## PROBLEM:
Restate word for word the lines of the records below, starting at the line that contains "export IMPL_cp_num_cells=23" and ending at the line that contains "export IMPL_cts_clk_slew_worst_paths_ns=0.07", with both of those lines included and nothing else.

(Collected data entries)
--- START ---

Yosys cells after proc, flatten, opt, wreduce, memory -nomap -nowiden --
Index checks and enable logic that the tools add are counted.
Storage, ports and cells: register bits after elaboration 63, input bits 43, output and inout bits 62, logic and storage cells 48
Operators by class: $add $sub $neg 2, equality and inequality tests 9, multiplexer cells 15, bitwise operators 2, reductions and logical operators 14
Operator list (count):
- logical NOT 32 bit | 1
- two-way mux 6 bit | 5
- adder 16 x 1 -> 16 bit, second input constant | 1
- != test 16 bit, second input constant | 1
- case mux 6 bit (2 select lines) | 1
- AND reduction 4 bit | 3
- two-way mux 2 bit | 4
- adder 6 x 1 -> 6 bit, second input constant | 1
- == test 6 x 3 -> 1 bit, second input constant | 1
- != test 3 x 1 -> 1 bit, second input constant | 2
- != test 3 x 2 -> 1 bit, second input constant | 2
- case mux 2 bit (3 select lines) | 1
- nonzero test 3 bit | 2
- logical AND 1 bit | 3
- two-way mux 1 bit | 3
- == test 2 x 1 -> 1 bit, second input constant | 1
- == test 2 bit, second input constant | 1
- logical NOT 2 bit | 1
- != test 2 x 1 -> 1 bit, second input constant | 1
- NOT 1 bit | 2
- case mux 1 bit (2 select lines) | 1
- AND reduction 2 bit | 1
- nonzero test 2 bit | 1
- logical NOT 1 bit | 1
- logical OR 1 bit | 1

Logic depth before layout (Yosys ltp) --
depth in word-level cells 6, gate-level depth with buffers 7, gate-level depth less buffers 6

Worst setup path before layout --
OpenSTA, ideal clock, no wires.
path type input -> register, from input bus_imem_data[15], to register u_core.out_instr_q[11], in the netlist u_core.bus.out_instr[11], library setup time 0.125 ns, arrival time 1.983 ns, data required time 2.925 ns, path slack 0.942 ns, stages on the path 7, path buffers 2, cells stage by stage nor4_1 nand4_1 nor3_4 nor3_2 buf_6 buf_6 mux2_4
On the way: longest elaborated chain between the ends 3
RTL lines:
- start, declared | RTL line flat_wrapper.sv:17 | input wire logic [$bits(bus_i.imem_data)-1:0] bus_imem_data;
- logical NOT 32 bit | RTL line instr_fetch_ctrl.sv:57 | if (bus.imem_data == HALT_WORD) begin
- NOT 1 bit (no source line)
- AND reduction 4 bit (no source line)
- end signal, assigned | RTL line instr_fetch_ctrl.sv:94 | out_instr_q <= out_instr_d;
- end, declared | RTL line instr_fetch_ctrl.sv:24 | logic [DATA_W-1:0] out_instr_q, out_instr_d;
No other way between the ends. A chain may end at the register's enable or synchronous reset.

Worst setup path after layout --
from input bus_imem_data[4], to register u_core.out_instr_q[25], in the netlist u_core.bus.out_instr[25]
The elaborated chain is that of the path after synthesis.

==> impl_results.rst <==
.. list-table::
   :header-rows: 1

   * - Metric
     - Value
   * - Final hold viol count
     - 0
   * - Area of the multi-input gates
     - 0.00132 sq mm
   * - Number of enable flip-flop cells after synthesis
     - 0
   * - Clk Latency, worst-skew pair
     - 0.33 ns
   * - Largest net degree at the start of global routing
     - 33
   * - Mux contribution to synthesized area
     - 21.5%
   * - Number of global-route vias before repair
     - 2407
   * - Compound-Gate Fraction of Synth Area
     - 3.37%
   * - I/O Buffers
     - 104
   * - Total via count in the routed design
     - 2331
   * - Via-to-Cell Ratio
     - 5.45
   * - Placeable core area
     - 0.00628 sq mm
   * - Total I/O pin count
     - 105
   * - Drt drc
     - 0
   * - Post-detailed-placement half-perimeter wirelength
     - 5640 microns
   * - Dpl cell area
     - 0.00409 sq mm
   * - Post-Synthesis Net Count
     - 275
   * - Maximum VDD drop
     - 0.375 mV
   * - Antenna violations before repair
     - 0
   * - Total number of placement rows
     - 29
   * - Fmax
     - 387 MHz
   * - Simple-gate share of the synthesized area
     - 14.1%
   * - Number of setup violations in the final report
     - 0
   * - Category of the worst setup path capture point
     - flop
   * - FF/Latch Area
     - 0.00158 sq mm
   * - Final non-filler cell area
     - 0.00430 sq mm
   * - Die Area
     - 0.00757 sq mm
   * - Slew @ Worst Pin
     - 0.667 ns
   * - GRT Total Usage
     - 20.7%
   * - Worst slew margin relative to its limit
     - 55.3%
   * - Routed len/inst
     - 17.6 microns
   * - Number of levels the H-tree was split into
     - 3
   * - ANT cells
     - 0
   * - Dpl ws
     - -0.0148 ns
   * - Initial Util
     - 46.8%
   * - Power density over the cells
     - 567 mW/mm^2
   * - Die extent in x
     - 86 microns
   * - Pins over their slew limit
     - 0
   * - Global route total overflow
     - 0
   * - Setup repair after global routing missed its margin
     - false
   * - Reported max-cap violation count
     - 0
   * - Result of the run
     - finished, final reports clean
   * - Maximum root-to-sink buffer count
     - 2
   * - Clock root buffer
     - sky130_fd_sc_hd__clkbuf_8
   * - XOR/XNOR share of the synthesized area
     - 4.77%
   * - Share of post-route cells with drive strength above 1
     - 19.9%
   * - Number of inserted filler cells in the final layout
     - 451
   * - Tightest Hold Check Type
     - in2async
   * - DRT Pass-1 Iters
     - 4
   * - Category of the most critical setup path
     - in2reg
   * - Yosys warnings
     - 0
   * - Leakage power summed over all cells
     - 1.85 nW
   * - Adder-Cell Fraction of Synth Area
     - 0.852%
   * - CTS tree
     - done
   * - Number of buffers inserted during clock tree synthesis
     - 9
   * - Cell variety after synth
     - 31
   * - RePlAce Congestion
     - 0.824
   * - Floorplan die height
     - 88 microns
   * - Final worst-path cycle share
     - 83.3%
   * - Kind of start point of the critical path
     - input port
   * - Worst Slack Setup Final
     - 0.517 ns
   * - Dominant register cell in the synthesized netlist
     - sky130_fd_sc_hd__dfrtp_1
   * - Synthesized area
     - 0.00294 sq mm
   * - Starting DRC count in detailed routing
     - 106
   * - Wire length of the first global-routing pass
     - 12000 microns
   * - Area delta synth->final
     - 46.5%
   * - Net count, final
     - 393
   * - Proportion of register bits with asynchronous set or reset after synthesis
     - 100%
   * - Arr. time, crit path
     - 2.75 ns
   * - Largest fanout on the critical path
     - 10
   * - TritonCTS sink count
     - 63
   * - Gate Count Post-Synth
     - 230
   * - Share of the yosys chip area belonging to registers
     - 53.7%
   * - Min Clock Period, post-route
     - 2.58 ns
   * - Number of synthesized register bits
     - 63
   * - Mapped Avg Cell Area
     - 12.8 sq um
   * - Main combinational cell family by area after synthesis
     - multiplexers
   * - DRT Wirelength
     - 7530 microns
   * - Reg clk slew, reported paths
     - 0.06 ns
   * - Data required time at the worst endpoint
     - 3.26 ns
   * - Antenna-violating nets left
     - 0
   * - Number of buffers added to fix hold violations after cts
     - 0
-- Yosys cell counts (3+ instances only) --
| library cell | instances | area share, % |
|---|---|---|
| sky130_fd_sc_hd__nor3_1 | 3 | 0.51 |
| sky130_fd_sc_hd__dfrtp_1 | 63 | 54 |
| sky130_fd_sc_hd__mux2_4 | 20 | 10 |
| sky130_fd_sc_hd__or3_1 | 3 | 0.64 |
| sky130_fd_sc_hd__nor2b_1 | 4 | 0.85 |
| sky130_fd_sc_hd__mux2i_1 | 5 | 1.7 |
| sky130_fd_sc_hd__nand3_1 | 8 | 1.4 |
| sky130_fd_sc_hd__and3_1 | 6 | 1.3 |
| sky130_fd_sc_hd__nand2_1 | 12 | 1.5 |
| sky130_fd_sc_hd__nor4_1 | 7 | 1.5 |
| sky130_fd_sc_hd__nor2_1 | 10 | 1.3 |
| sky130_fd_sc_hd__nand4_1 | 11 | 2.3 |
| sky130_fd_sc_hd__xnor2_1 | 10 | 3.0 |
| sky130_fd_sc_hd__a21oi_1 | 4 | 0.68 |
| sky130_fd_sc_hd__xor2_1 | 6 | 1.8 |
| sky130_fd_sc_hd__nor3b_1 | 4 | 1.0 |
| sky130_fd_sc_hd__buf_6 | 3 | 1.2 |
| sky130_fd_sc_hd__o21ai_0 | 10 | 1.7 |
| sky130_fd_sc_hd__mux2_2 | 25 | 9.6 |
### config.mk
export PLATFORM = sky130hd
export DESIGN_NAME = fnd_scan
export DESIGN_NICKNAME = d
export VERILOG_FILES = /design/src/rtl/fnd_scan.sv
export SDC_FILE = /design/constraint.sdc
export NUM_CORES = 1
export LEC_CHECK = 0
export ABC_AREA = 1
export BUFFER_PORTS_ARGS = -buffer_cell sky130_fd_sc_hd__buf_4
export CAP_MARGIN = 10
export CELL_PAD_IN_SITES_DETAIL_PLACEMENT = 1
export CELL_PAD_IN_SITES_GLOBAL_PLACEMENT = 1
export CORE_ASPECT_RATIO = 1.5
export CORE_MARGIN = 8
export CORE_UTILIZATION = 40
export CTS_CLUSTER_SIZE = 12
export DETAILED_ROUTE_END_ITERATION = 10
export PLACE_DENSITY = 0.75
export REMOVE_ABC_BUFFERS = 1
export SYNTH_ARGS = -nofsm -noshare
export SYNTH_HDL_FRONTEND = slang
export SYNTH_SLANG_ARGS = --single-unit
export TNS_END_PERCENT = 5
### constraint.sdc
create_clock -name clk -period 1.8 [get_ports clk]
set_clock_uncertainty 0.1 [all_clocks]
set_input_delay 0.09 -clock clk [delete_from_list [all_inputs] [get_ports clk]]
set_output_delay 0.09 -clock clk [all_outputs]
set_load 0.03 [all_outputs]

--- END ---
--- START ---

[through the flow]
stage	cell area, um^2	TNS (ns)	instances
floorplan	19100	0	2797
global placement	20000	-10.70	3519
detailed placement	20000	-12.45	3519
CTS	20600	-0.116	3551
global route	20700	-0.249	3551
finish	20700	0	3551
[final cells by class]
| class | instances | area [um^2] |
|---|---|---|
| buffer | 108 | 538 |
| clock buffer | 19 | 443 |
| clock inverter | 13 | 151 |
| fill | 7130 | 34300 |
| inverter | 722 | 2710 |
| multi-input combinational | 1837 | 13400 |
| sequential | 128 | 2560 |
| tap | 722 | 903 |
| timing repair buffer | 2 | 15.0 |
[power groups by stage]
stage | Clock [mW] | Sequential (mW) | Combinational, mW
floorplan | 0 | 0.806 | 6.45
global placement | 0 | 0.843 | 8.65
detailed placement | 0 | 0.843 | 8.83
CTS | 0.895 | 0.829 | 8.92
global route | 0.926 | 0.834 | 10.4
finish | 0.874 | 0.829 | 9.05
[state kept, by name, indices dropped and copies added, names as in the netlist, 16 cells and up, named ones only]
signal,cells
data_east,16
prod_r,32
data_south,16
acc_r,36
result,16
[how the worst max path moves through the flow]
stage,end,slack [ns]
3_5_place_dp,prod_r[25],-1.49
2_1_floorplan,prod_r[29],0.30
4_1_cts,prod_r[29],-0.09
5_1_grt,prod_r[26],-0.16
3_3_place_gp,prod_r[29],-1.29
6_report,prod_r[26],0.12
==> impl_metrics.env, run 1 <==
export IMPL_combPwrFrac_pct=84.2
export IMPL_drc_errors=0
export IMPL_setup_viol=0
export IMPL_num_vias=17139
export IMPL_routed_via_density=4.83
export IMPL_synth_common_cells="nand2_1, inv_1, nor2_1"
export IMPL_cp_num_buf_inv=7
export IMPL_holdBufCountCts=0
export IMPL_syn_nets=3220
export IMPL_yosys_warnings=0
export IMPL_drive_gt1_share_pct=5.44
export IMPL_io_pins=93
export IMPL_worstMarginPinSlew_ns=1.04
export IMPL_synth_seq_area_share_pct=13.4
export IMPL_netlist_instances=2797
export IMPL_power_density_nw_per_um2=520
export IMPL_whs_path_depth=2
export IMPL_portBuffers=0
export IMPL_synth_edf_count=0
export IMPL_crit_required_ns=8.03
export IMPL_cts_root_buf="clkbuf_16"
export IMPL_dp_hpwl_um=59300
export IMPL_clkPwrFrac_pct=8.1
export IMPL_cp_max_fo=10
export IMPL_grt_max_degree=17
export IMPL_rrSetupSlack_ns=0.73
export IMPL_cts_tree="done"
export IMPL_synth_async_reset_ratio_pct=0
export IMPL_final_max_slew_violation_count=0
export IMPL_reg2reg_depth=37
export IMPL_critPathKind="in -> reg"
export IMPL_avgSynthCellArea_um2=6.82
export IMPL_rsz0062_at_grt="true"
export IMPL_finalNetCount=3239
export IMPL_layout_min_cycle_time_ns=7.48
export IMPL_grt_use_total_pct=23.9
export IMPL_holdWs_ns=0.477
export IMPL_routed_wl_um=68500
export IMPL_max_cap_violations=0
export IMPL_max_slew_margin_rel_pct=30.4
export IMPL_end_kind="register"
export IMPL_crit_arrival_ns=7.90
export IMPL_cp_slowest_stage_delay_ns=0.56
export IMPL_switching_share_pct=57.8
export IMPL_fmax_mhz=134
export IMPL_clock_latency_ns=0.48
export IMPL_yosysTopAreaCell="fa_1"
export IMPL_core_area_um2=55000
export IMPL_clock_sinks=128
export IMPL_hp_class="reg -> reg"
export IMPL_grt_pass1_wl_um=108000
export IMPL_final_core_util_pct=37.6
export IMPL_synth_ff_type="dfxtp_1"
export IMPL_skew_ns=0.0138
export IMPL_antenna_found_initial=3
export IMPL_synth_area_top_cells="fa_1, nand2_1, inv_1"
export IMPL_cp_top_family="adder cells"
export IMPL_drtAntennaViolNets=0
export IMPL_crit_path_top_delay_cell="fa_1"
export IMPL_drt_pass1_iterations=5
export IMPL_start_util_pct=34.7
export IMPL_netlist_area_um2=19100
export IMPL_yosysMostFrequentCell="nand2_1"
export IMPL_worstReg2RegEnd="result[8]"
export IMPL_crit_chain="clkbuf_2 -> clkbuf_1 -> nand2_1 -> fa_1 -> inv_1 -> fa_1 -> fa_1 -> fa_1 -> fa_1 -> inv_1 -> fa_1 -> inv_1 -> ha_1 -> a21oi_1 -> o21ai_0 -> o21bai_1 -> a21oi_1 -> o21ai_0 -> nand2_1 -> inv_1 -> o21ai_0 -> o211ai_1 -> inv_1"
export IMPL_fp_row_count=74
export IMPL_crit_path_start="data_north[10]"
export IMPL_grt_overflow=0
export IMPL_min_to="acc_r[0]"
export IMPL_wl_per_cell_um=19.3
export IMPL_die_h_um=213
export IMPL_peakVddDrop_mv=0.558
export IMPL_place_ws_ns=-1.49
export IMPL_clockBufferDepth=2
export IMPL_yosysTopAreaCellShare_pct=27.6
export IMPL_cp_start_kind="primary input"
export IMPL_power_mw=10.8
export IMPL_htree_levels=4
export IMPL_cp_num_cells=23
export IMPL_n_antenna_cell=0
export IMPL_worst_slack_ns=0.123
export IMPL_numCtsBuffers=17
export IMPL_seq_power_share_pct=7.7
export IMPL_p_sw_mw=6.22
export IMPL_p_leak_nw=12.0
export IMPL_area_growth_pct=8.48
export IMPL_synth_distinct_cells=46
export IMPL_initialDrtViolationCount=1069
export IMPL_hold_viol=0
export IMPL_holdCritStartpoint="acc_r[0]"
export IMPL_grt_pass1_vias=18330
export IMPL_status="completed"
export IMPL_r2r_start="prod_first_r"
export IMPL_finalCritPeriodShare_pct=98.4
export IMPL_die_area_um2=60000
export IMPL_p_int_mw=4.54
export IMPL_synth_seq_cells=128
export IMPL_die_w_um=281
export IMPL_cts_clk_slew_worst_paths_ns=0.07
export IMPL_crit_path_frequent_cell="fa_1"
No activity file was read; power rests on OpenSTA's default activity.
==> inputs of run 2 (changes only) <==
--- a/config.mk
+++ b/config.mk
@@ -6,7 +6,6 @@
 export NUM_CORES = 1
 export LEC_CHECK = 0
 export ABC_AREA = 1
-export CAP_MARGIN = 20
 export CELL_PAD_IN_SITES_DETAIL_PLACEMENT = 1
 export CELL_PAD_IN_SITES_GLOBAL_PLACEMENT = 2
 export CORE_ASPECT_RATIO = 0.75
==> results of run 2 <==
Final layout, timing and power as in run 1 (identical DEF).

--- END ---

## SOLUTION FOR THIS PROBLEM:
export IMPL_cp_num_cells=23
export IMPL_n_antenna_cell=0
export IMPL_worst_slack_ns=0.123
export IMPL_numCtsBuffers=17
export IMPL_seq_power_share_pct=7.7
export IMPL_p_sw_mw=6.22
export IMPL_p_leak_nw=12.0
export IMPL_area_growth_pct=8.48
export IMPL_synth_distinct_cells=46
export IMPL_initialDrtViolationCount=1069
export IMPL_hold_viol=0
export IMPL_holdCritStartpoint="acc_r[0]"
export IMPL_grt_pass1_vias=18330
export IMPL_status="completed"
export IMPL_r2r_start="prod_first_r"
export IMPL_finalCritPeriodShare_pct=98.4
export IMPL_die_area_um2=60000
export IMPL_p_int_mw=4.54
export IMPL_synth_seq_cells=128
export IMPL_die_w_um=281
export IMPL_cts_clk_slew_worst_paths_ns=0.07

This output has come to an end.